The surface area and pore size distributions of parent and SPIONs loaded samples were analyzed using nitrogen adsorption technique. Fig. S2(a–f) shows the isotherms for (a) S-16 (b) 10 wt%SPIONs/S-16, (c) HYPS, (d) 10 wt%SPIONs/HYPS, (e) MSU-F, and (f) 10 wt%SPIONs/MSU-F. Textural results are presented in Table 1. The isotherm pattern of S-16 shows a typical spinodal hysteresis pattern for ink bottle type of pores. In case of SPIONs loading over S-16, a significant decrease observed in the textural characteristics. Specifically, a decrease in the specific surface area from 988 m2/g to 471 m2/g occurs, while cumulative surface area reduces from 590 m2/g to 297 m2/g (Table 1). The observed reduction was about 50% after iron oxide impregnation. The cumulative pore volume showed a similar occupation (46%) compared to parent S-16. Monodispersed spherical silica HYPS show a type IV isotherm corresponding to the presence of mesopores. The silica hysteresis loop tends to be present at higher relative pressure of p/p0 >8. Among the three supports, spherical silica texture was lower with less surface area of 170 m2/g, pore volume of 0.35 cm3/g with intermediate average pore size distributions of 8.3 nm. After iron oxide loading over such lower texture HYPS, about 33% reduction in BET surface area was observed, while a significant increase in the pore size observed from 8.3 nm to 15.5 nm. MSU-F shows that iron oxide was inducted at the pores of foam leading to reduction in surface area (26% reduction) with an increase in open window type of pores (40 nm). The trend clearly shows the accumulation of iron oxide nanoparticles at the external pores of HYPS and MSU-F.

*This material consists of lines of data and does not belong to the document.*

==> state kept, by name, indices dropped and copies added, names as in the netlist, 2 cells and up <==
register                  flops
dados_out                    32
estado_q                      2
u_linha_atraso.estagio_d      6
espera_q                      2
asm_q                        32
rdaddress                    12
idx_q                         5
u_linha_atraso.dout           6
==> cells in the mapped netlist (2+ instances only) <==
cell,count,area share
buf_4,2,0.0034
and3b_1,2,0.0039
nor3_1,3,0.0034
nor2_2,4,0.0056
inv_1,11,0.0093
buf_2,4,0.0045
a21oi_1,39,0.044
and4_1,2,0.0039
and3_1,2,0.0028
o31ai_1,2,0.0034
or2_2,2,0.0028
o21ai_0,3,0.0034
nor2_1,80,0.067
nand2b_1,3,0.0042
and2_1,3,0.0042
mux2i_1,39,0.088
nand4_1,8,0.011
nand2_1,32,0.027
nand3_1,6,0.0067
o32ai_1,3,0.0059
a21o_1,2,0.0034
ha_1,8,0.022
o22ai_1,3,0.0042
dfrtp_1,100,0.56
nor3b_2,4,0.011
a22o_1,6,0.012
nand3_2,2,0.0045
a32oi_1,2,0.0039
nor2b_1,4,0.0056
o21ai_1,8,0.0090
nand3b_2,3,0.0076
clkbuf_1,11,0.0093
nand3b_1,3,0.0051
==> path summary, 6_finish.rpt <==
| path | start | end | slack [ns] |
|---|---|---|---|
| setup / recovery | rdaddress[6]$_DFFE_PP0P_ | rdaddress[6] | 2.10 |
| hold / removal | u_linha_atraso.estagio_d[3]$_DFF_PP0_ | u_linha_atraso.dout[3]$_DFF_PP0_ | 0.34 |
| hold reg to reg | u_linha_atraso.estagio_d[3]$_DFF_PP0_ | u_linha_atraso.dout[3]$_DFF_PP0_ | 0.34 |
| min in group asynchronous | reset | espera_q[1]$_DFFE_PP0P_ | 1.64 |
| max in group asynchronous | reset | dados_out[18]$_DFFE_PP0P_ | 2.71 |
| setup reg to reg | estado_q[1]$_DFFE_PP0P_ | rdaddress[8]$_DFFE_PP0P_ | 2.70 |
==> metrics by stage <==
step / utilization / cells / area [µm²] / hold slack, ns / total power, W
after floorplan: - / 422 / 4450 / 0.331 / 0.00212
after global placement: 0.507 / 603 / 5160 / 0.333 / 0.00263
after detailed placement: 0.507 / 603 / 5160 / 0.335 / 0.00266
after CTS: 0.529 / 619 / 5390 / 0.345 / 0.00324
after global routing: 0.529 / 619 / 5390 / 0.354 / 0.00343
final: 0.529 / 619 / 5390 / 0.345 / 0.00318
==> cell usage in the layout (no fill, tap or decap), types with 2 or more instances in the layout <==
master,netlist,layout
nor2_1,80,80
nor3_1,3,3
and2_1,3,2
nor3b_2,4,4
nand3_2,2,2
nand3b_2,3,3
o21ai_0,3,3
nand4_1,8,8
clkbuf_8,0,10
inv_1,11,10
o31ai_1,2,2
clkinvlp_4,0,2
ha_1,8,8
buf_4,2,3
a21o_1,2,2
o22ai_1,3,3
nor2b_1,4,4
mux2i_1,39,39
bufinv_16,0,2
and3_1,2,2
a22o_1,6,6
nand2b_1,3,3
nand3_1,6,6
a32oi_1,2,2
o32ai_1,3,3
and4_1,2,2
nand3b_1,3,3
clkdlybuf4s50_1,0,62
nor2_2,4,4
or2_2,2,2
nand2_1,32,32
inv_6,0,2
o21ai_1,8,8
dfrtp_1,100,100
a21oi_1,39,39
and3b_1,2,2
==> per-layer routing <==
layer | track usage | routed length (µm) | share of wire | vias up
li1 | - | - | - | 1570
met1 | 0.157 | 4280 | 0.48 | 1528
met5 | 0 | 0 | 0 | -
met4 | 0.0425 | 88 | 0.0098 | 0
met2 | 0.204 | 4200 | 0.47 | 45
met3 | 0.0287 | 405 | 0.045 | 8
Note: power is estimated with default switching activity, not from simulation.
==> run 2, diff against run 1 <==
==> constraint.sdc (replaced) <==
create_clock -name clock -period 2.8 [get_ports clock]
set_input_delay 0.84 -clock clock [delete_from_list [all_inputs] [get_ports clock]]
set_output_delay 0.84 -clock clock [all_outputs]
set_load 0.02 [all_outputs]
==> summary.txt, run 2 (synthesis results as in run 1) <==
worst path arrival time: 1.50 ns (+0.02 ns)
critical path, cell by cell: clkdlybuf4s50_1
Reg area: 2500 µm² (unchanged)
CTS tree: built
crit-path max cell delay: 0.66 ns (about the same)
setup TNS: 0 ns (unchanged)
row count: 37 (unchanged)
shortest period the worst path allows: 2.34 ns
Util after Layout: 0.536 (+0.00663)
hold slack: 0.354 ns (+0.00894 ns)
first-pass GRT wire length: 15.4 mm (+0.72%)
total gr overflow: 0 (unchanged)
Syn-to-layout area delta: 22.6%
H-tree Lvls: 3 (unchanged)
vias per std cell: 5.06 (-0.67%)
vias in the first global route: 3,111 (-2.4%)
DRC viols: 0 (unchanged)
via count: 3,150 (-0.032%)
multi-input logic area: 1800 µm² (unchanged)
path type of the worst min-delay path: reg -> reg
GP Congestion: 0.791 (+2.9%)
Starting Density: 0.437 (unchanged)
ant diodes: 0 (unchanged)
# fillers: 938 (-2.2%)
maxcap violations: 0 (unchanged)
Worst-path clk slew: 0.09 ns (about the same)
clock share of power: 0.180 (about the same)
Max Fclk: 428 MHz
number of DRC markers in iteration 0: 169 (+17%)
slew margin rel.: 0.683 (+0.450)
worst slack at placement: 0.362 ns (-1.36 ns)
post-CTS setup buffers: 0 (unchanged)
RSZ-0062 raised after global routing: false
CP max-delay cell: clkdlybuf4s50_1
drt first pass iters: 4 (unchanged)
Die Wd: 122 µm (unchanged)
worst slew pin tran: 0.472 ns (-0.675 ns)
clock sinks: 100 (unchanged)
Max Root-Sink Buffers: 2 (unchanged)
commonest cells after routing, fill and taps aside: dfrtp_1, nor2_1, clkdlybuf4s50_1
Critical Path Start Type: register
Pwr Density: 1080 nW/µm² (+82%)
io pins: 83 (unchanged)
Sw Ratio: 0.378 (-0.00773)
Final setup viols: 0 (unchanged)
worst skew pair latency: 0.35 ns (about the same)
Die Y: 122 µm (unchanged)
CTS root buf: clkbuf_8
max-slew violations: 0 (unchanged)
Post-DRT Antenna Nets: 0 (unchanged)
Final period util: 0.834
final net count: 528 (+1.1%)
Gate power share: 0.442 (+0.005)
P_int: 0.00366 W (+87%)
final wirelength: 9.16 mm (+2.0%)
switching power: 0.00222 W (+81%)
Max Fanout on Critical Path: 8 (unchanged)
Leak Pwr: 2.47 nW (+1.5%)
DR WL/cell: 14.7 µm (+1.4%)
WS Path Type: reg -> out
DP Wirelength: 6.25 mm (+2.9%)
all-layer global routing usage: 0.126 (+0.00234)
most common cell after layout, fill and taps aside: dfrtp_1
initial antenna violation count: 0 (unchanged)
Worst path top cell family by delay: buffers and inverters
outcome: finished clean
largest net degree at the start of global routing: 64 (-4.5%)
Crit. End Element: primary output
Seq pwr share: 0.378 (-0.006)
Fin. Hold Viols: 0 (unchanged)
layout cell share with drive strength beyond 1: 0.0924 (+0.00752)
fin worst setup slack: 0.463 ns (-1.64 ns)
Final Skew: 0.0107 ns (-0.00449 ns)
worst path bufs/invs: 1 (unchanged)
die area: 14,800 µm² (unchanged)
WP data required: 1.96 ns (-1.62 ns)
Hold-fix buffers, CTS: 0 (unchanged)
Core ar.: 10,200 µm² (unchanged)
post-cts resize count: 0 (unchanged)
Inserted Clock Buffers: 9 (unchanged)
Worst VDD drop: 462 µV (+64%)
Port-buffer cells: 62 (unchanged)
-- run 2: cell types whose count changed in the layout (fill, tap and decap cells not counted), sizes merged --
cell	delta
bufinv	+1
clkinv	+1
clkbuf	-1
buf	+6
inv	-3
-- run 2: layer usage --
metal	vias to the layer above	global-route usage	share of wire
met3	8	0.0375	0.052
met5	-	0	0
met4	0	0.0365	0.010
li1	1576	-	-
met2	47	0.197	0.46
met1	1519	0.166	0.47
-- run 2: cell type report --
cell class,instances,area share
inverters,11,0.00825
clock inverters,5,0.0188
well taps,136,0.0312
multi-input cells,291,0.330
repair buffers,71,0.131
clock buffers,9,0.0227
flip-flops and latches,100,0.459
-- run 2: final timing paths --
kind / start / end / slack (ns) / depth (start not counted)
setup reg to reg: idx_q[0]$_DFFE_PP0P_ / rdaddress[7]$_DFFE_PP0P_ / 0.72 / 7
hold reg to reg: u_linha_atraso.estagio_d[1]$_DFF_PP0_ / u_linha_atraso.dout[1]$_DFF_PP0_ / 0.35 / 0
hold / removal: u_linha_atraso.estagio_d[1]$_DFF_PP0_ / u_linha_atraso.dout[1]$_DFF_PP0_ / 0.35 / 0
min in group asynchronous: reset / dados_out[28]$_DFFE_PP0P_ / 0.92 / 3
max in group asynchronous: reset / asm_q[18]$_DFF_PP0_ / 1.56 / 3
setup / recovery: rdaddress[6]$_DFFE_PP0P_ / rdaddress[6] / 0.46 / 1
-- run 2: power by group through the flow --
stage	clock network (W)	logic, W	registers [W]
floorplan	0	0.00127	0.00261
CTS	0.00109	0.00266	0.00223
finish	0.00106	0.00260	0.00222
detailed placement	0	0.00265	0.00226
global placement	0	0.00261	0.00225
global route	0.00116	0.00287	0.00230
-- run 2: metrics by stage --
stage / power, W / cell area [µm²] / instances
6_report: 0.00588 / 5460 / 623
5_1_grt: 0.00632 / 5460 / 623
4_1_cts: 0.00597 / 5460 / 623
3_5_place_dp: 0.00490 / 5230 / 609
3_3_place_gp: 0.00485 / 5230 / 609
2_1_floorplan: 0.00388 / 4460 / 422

The surface morphology of parent and 10wt.% SPIONs loaded silica S-16, HYPS, and MSU-F were analyzed through SEM (Fig. S3(a–f)). The parent S-16 was found to be composed of micron sized spherical spheres of about 4 µm. The iron oxide loading over S-16 showed no significant changes in the morphological characteristics compared to parent substance, which might be due to presence of high surface area (Fig. S3a,b). On the contrary, the 10 wt%SPIONs/HYPS showed the presence of monodispersed spherical silicas distributed uniformly in the range of about 80 nm. In case of 10 wt%SPIONs/HYPS, the presence of hetero nano-sized clusters were observed to be spread over spherical silica (Fig. S3c,d). In case of MSU-Foam, presence of agglomerated silica in irregular forms were observed. 10 wt%SPIONs/MSU-F showed some porous morphological characteristics changes with agglomerated nanospheres structures at lower scale bar of 3 μm (Fig. S3e,f). The TEM analysis at two different magnification scale bar 100 and 200 nm shows that SPIONs deposition are unique and depends on the nature of support, where the dispersion and agglomeration vary based on the nanocarriers pore architecture (Fig. 2(a–f). For instance, with three-dimensional cage type of SBA-16 pores, the presence of agglomerated forms of SPIONs as nanoclusters were observed along the pore channels (Fig. 2a,b). The presence of cage type of porous layer of SBA-16 appeared to be homogeneous with a constant thickness, and particles were found connected to the layers. In the case of 10 wt%SPIONs/HYPS, presence of uniform spherical silica was clearly observed, where a clear external agglomeration of SPIONs as nanosize clusters was observed to be distributed over spheres (Fig. 2c,d). In case of 10 wt%SPIONs/MSU-F, the presence of nanosized Fe3O4 was observed to be spread across the silica foam (Fig. 2e,f). The average particle size distribution of SPIONs over three supports were calculated (Fig. S4a–d). The particles were divided into different groups based on their size; 0–20, 21–30, 31–40, 41–50, 51–60, 61–70 and 71–80 nm. At constant loading (10 wt%), the nanoparticle size distribution of SPIONs was in the following order: HYPS > Si-SBA-16 > MSU-Foam. The average SPIONs particle size of the 10 wt%SPIONs/HYPS measured from TEM images was found to be high of about 51.0 ± 1.07 nm, followed by S-16 support in the range of 17 ± 1.83 nm. In support MSU-F, small sized agglomerated SPIONs in the range of 13 ± 0.92 nm was observed.

Figure 2.

Figure 2

Surface morphology examined using TEM of as-prepared products; (a,b) 10 wt%SPIONs/S-16, (c,d) 10 wt%SPIONs/HYPS and (e,f) 10 wt%SPIONs/MSU-F.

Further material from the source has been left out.